Content starts

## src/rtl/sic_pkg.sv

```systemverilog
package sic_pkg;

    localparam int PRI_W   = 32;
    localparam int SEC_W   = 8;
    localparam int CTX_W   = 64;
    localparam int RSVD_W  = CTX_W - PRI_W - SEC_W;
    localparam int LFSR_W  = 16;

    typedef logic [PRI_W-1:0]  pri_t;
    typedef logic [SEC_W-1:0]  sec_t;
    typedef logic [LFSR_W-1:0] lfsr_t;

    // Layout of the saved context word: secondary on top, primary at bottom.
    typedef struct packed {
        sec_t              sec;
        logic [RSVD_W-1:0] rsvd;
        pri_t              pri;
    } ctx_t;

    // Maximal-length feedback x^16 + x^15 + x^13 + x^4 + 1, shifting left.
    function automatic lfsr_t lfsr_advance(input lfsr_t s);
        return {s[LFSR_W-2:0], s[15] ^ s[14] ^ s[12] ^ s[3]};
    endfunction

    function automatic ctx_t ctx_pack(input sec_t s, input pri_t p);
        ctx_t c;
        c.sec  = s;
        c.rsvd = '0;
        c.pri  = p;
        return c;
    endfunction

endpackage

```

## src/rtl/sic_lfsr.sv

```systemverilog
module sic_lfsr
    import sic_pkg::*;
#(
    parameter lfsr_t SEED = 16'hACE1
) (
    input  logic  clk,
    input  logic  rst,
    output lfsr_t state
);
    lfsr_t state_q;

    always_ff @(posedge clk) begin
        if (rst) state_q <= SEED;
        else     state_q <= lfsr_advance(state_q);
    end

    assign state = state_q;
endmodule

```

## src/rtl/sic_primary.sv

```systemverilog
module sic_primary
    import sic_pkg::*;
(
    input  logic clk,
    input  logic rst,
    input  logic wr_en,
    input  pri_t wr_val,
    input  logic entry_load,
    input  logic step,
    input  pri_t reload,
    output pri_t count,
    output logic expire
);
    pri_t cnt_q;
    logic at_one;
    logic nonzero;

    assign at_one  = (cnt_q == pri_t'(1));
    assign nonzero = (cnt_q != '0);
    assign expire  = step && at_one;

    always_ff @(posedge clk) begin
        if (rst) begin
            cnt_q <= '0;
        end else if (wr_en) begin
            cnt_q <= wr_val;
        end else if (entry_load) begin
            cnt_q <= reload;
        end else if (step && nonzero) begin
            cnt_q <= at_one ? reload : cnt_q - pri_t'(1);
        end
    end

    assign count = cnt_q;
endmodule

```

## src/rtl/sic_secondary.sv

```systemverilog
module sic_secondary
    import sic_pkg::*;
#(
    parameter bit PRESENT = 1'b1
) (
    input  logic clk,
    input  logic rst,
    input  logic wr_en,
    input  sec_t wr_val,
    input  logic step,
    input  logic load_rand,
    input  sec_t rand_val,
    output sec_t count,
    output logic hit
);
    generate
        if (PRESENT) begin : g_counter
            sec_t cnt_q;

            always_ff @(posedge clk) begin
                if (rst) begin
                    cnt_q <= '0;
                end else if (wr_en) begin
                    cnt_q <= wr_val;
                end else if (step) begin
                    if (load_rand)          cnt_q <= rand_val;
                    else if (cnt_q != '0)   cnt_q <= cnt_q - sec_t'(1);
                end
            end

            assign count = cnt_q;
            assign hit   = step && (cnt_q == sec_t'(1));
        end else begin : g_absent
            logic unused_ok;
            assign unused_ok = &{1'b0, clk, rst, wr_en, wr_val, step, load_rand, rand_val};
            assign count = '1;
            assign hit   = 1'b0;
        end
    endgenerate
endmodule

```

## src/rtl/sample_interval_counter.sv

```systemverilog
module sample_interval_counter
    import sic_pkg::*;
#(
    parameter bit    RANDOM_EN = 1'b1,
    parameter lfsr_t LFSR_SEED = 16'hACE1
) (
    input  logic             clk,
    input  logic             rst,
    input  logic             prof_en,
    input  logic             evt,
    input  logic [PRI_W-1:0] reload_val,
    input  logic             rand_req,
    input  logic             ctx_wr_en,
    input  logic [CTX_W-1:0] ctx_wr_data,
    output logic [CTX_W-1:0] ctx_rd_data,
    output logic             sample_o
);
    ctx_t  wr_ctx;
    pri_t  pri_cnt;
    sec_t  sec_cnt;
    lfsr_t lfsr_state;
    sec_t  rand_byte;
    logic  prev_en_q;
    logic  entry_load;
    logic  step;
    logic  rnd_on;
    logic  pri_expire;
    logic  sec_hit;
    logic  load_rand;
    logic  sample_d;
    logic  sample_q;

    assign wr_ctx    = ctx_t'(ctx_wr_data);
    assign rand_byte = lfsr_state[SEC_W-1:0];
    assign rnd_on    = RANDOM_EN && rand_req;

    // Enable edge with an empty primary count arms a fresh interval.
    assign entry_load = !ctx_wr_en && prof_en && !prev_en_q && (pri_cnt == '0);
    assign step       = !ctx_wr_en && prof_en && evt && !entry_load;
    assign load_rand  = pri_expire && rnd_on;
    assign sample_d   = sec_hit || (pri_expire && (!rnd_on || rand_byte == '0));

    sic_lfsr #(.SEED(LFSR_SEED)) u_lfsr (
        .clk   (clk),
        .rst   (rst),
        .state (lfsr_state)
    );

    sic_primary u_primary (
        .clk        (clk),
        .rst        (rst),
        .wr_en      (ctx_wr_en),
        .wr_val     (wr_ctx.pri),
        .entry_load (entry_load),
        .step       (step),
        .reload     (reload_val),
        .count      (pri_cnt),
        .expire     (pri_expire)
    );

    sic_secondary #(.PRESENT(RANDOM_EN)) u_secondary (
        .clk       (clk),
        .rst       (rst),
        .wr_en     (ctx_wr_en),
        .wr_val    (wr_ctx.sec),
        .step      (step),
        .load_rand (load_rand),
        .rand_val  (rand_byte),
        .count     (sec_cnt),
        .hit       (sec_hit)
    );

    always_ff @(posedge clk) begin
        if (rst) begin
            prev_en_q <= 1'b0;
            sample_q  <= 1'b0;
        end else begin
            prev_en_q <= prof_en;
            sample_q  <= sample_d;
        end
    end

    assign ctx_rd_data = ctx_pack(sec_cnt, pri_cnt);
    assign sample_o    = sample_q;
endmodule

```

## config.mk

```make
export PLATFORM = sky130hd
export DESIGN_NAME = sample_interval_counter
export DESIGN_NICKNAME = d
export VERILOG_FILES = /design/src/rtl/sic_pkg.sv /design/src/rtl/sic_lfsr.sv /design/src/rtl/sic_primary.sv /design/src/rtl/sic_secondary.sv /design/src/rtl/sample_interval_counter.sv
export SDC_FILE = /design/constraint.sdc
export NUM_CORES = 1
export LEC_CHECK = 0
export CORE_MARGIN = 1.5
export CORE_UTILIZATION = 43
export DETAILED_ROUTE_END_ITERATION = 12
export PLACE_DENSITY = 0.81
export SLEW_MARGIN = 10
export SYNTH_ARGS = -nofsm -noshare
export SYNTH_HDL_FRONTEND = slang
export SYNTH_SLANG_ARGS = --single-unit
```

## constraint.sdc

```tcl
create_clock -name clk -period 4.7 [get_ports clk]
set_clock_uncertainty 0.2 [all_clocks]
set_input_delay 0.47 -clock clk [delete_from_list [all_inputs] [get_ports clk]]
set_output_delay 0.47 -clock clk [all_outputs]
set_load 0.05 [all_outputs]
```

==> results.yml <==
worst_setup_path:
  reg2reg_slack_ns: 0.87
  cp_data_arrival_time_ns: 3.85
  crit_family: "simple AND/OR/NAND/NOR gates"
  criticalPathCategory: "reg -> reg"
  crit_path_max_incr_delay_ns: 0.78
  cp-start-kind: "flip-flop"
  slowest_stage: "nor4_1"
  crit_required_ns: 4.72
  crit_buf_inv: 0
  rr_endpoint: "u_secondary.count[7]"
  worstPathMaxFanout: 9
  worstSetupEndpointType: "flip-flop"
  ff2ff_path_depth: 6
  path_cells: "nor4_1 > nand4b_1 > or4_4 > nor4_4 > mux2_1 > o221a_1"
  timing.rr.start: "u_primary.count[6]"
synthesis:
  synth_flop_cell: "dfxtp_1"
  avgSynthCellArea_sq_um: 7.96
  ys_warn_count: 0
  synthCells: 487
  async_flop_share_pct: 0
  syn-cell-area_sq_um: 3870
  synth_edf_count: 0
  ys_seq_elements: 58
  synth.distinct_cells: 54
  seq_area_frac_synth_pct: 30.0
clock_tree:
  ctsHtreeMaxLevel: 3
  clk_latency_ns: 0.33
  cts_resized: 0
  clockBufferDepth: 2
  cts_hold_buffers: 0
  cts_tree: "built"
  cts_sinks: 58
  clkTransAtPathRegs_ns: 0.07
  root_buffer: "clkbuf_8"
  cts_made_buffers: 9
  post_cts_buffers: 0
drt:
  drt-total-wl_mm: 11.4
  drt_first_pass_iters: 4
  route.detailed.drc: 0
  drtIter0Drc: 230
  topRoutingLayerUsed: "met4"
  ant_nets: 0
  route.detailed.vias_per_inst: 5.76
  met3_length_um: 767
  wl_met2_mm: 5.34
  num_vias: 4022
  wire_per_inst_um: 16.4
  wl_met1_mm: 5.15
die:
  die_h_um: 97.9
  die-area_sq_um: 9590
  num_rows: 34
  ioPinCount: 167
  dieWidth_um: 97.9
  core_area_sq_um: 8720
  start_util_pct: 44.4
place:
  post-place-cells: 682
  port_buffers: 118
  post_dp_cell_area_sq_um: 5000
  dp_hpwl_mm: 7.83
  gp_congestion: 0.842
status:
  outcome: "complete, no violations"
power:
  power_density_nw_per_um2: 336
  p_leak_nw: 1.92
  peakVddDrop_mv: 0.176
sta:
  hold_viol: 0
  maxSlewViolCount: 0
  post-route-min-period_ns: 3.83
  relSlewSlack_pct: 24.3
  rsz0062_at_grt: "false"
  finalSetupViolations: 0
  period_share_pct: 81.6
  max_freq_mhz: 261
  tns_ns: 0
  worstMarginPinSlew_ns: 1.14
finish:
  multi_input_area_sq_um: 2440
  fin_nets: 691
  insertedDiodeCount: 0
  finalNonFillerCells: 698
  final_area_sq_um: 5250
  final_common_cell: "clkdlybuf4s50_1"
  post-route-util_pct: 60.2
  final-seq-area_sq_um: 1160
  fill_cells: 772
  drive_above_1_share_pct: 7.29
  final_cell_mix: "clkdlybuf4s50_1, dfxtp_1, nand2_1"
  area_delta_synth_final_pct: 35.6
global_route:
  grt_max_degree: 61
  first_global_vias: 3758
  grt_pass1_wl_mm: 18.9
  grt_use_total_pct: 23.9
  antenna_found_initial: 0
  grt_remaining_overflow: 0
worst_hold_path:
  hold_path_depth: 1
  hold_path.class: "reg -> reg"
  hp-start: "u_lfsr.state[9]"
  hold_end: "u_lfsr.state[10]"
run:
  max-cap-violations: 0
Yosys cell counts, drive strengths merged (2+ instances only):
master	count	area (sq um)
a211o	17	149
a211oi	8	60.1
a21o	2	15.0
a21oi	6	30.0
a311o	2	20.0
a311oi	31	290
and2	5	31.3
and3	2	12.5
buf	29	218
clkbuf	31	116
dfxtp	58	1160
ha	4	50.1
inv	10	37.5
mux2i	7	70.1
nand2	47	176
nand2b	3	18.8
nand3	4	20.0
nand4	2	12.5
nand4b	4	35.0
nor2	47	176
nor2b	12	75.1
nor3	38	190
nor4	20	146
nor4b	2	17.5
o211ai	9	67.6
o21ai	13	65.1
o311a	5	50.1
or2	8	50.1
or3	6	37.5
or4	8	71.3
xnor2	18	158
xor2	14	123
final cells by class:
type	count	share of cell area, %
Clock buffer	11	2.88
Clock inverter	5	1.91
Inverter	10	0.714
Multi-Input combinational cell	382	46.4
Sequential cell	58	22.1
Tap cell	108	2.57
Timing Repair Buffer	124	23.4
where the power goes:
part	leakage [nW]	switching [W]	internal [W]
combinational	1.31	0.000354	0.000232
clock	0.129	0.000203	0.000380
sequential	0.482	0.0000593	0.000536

Content ends
Content starts

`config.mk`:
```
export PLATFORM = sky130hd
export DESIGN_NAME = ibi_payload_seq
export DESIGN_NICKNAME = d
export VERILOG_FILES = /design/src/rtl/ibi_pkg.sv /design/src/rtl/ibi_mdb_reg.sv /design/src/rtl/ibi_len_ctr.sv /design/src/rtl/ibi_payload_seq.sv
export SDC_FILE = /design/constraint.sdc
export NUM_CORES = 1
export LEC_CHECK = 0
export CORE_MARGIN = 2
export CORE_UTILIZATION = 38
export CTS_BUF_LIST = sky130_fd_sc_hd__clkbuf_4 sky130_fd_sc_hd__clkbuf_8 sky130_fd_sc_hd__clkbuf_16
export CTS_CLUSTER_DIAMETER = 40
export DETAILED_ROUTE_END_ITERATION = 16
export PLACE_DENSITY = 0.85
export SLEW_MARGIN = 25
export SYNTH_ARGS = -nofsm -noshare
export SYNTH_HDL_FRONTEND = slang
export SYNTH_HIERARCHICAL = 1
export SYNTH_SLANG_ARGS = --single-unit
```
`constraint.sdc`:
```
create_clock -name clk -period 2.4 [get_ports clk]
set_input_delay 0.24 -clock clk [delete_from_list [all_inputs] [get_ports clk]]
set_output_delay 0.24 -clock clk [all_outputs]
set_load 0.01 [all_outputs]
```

Content ends

A single figure answers this: how many lines of the material hold "automatic".

2